Thursday, May 28, 2009

Concern-Trolling On Sotomayor And Abortion

The headline in today's New York Times:

Abortion rights backers uneasy on Sotomayor


And they came to that conclusion because NARAL sent out an email saying:

“Discussion about Roe v. Wade will — and must — be part of this nomination process,” Ms. Keenan wrote. “As you know, choice hangs in the balance on the Supreme Court as the last two major choice-related cases were decided by a 5-to-4 margin.”


Yes, because NARAL wanting to ensure that hearing Justice Sotomayor's views on privacy as part of the nomination process rather than just assuming that she must be pro-choice simply because she was nominated by a pro-choice must OBVIOUSLY mean that NARAL believes that she's a stealth abortion-clinic protester who parades around with pictures of bloody fetuses. They are just so "uneasy" about her, because otherwise they wouldn't insist on even bringing the subject up in the first place!

So, just for kicks, let's take a look at the cases Sotomayor has ruled on that might be making pro-choice advocates "uneasy":

In a 2002 case, she wrote an opinion upholding the Bush administration policy of withholding aid from international groups that provide or promote abortion services overseas.
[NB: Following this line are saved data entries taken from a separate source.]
[src/rtl/mc_control_fsm.sv]
// rtl/mc_control_fsm.sv - main control FSM for the multicycle MIPS core
//
// Sequences the shared datapath through fetch, decode, execute, memory
// and writeback. It waits on mem_ready for variable-latency memory. A
// watchdog bounds memory waits, and a sticky TRAP state catches illegal
// instructions and memory timeouts.
//
// Optional feature macro: BNE_BLTZ_EN (bne becomes a legal branch with
// pcen = ~zero; when undefined, bne decodes as illegal).
//
// Parameters:
//   ALUCTRL_W    alucontrol width (>=3, bits above [2] are driven 0)
//   TIMEOUT_CYC  consecutive memory wait cycles before trapping (1..255)
//
// Ports:
//   clk, reset               rising-edge clock, synchronous active-low reset
//   opcode, funct            instruction fields from the IR
//   zero                     ALU zero flag
//   mem_ready                memory completes the current access this cycle
//   iord .. alusrca          single-bit datapath controls
//   alusrcb, pcsrc           ALU B / PC source selects
//   pcen                     PC write enable
//   alucontrol               ALU operation
//   state                    current state code (debug)
//   illegal, mem_timeout     sticky fault flags
module mc_control_fsm #(
    parameter int ALUCTRL_W   = 3,
    parameter int TIMEOUT_CYC = 15
) (
    input  logic                 clk,
    input  logic                 reset,
    input  logic [5:0]           opcode,
    input  logic [5:0]           funct,
    input  logic                 zero,
    input  logic                 mem_ready,
    output logic                 iord,
    output logic                 memread,
    output logic                 memwrite,
    output logic                 irwrite,
    output logic                 memtoreg,
    output logic                 regwrite,
    output logic                 regdst,
    output logic                 alusrca,
    output logic [1:0]           alusrcb,
    output logic [1:0]           pcsrc,
    output logic                 pcen,
    output logic [ALUCTRL_W-1:0] alucontrol,
    output logic [3:0]           state,
    output logic                 illegal,
    output logic                 mem_timeout
);

    typedef enum logic [3:0] {
        S_FETCH  = 4'd0,
        S_DECODE = 4'd1,
        S_MEMADR = 4'd2,
        S_MEMRD  = 4'd3,
        S_MEMWB  = 4'd4,
        S_MEMWR  = 4'd5,
        S_EXEC   = 4'd6,
        S_ALUWB  = 4'd7,
        S_BRANCH = 4'd8,
        S_ADDIEX = 4'd9,
        S_ADDIWB = 4'd10,
        S_JUMP   = 4'd11,
        S_TRAP   = 4'd15
    } state_t;

    localparam logic [5:0] OP_RTYPE = 6'b000000;
    localparam logic [5:0] OP_LW    = 6'b100011;
    localparam logic [5:0] OP_SW    = 6'b101011;
    localparam logic [5:0] OP_BEQ   = 6'b000100;
    localparam logic [5:0] OP_ADDI  = 6'b001000;
    localparam logic [5:0] OP_J     = 6'b000010;
`ifdef BNE_BLTZ_EN
    localparam logic [5:0] OP_BNE   = 6'b000101;
`endif

    localparam logic [2:0] ALU_ADD = 3'b010;
    localparam logic [2:0] ALU_SUB = 3'b110;
    localparam logic [2:0] ALU_AND = 3'b000;
    localparam logic [2:0] ALU_OR  = 3'b001;
    localparam logic [2:0] ALU_SLT = 3'b111;

    // Last watchdog count that may still wait; one more idle cycle traps.
    localparam logic [7:0] WDOG_LAST = 8'(TIMEOUT_CYC - 1);

    state_t     state_q, state_d;
    logic [7:0] wdog_q, wdog_d;
    logic       illegal_q, illegal_d;
    logic       timeout_q, timeout_d;
    logic       mem_wait;

    function automatic logic funct_legal(input logic [5:0] f);
        case (f)
            6'b100000, 6'b100010, 6'b100100, 6'b100101, 6'b101010: funct_legal = 1'b1;
            default:                                                funct_legal = 1'b0;
        endcase
    endfunction

    // Unsupported functs fall back to add; the FSM traps on them anyway.
    function automatic logic [2:0] funct_alu(input logic [5:0] f);
        case (f)
            6'b100010: funct_alu = ALU_SUB;
            6'b100100: funct_alu = ALU_AND;
            6'b100101: funct_alu = ALU_OR;
            6'b101010: funct_alu = ALU_SLT;
            default:   funct_alu = ALU_ADD;
        endcase
    endfunction

    // Next-state, watchdog and sticky flag logic.
    always_comb begin
        state_d   = state_q;
        wdog_d    = 8'd0;
        illegal_d = illegal_q;
        timeout_d = timeout_q;

        // Only the three memory-handshake states can stall.
        case (state_q)
            S_FETCH, S_MEMRD, S_MEMWR: mem_wait = !mem_ready;
            default:                   mem_wait = 1'b0;
        endcase

        if (mem_wait && (wdog_q == WDOG_LAST)) begin
            state_d   = S_TRAP;
            timeout_d = 1'b1;
        end else begin
            if (mem_wait) begin
                wdog_d = wdog_q + 8'd1;
            end
            case (state_q)
                S_FETCH:  if (mem_ready) state_d = S_DECODE;
                S_DECODE: begin
                    case (opcode)
                        OP_LW, OP_SW: state_d = S_MEMADR;
                        OP_RTYPE:     state_d = S_EXEC;
                        OP_BEQ:       state_d = S_BRANCH;
`ifdef BNE_BLTZ_EN
                        OP_BNE:       state_d = S_BRANCH;
`endif
                        OP_ADDI:      state_d = S_ADDIEX;
                        OP_J:         state_d = S_JUMP;
                        default: begin
                            state_d   = S_TRAP;
                            illegal_d = 1'b1;
                        end
                    endcase
                end
                // IR is stable past FETCH, so opcode still selects lw/sw here.
                S_MEMADR: state_d = (opcode == OP_SW) ? S_MEMWR : S_MEMRD;
                S_MEMRD:  if (mem_ready) state_d = S_MEMWB;
                S_MEMWB:  state_d = S_FETCH;
                S_MEMWR:  if (mem_ready) state_d = S_FETCH;
                S_EXEC: begin
                    if (funct_legal(funct)) begin
                        state_d = S_ALUWB;
                    end else begin
                        state_d   = S_TRAP;
                        illegal_d = 1'b1;
                    end
                end
                S_ALUWB:  state_d = S_FETCH;
                S_BRANCH: state_d = S_FETCH;
                S_ADDIEX: state_d = S_ADDIWB;
                S_ADDIWB: state_d = S_FETCH;
                S_JUMP:   state_d = S_FETCH;
                S_TRAP:   state_d = S_TRAP;
                default:  state_d = S_TRAP;
            endcase
        end
    end

    always_ff @(posedge clk) begin
        if (!reset) begin
            state_q   <= S_FETCH;
            wdog_q    <= 8'd0;
            illegal_q <= 1'b0;
            timeout_q <= 1'b0;
        end else begin
            state_q   <= state_d;
            wdog_q    <= wdog_d;
            illegal_q <= illegal_d;
            timeout_q <= timeout_d;
        end
    end

    // Output decode. Everything is held at 0 while reset is asserted, so an
    // aborted instruction can never issue a write in the reset cycle.
    logic [2:0] alu3;
    logic       take;

    always_comb begin
        iord        = 1'b0;
        memread     = 1'b0;
        memwrite    = 1'b0;
        irwrite     = 1'b0;
        memtoreg    = 1'b0;
        regwrite    = 1'b0;
        regdst      = 1'b0;
        alusrca     = 1'b0;
        alusrcb     = 2'b00;
        pcsrc       = 2'b00;
        pcen        = 1'b0;
        alu3        = 3'b000;
        state       = 4'd0;
        illegal     = 1'b0;
        mem_timeout = 1'b0;

`ifdef BNE_BLTZ_EN
        take = (opcode == OP_BNE) ? !zero : zero;
`else
        take = zero;
`endif

        if (reset) begin
            state       = state_q;
            illegal     = illegal_q;
            mem_timeout = timeout_q;
            alu3        = ALU_ADD;
            case (state_q)
                S_FETCH: begin
                    memread = 1'b1;
                    alusrcb = 2'b01;
                    irwrite = mem_ready;
                    pcen    = mem_ready;
                end
                S_DECODE: alusrcb = 2'b11;
                S_MEMADR: begin
                    alusrca = 1'b1;
                    alusrcb = 2'b10;
                end
                S_MEMRD: begin
                    memread = 1'b1;
                    iord    = 1'b1;
                end
                S_MEMWB: begin
                    regwrite = 1'b1;
                    memtoreg = 1'b1;
                end
                S_MEMWR: begin
                    memwrite = 1'b1;
                    iord     = 1'b1;
                end
                S_EXEC: begin
                    alusrca = 1'b1;
                    alu3    = funct_alu(funct);
                end
                S_ALUWB: begin
                    regwrite = 1'b1;
                    regdst   = 1'b1;
                end
                S_BRANCH: begin
                    alusrca = 1'b1;
                    alu3    = ALU_SUB;
                    pcsrc   = 2'b01;
                    pcen    = take;
                end
                S_ADDIEX: begin
                    alusrca = 1'b1;
                    alusrcb = 2'b10;
                end
                S_ADDIWB: regwrite = 1'b1;
                S_JUMP: begin
                    pcsrc = 2'b10;
                    pcen  = 1'b1;
                end
                default: alu3 = 3'b000;
            endcase
        end

        alucontrol = ALUCTRL_W'(alu3);
    end

endmodule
“The Supreme Court has made clear that the government is free to favor the anti-abortion position over the pro-choice position,” she wrote, “and can do so with public funds.”


Please note that the next sentence is not "And that is the correct decision." If that's how the Supreme Court ruled, then as a justice on the Court of Appeals, she was bound to uphold the mandatory precedent, whether she agrees or not.

In a 2004 case, she largely sided with some anti-abortion protesters who wanted to sue some police officers for allegedly violating their constitutional rights by using excessive force to break up demonstrations at an abortion clinic. Judge Sotomayor said the protesters deserved a day in court.


First, READ THE DAMN CASE!! Nowhere does Sotomayor say that she doesn't believe the protesters violated the law or that the police were acting excessively. The Court only concludes that there is a genuine issue of fact regarding the brutality and for that, the plaintiffs deserved to have it heard in the District Court. There's nothing at all controversial about a holding like that.

Just as a broader point, I absolutely believe that anti-abortion protesters do not have the right to block clinics or block patients' access to them. Certainly, if the protesters were breaking the law (and it appears they were so here), they should be punished accordingly. It's undisputed in this case that some force on the part of the police was necessary to bring them out. HOWEVER, it is critical to the First Amendment that nonviolent protesters be protected from excessive police force. That applies to any protest, whether anti-abortion or anti-war.

In a 2007 case, she strongly criticized colleagues on the court who said that only women, and not their husbands, could seek asylum based on China’s abortion policy. “The termination of a wanted pregnancy under a coercive population control program can only be devastating to any couple, akin, no doubt, to the killing of a child,” she wrote, also taking note of “the unique biological nature of pregnancy and special reverence every civilization has accorded to child-rearing and parenthood in marriage.”

And in a 2008 case, she wrote an opinion vacating a deportation order for a woman who had worked in an abortion clinic in China. Although Judge Sotomayor’s decision turned on a technicality, her opinion described in detail the woman’s account of how she would be persecuted in China because she had once permitted the escape of a
woman who was seven months pregnant and scheduled for a forced abortion. In China, to allow such an escape was a crime, the woman said.


I'm sorry, just how is this controversial? Does anyone support forced abortions or believe that it's not a reason to grant asylum to immigrants (note that I'm not asking you, Lou Dobbs)? BUELLER?

Is it really so hard to read the cases before coming to the conclusion that because Sotomayor held "x", she must obviously believe "y"?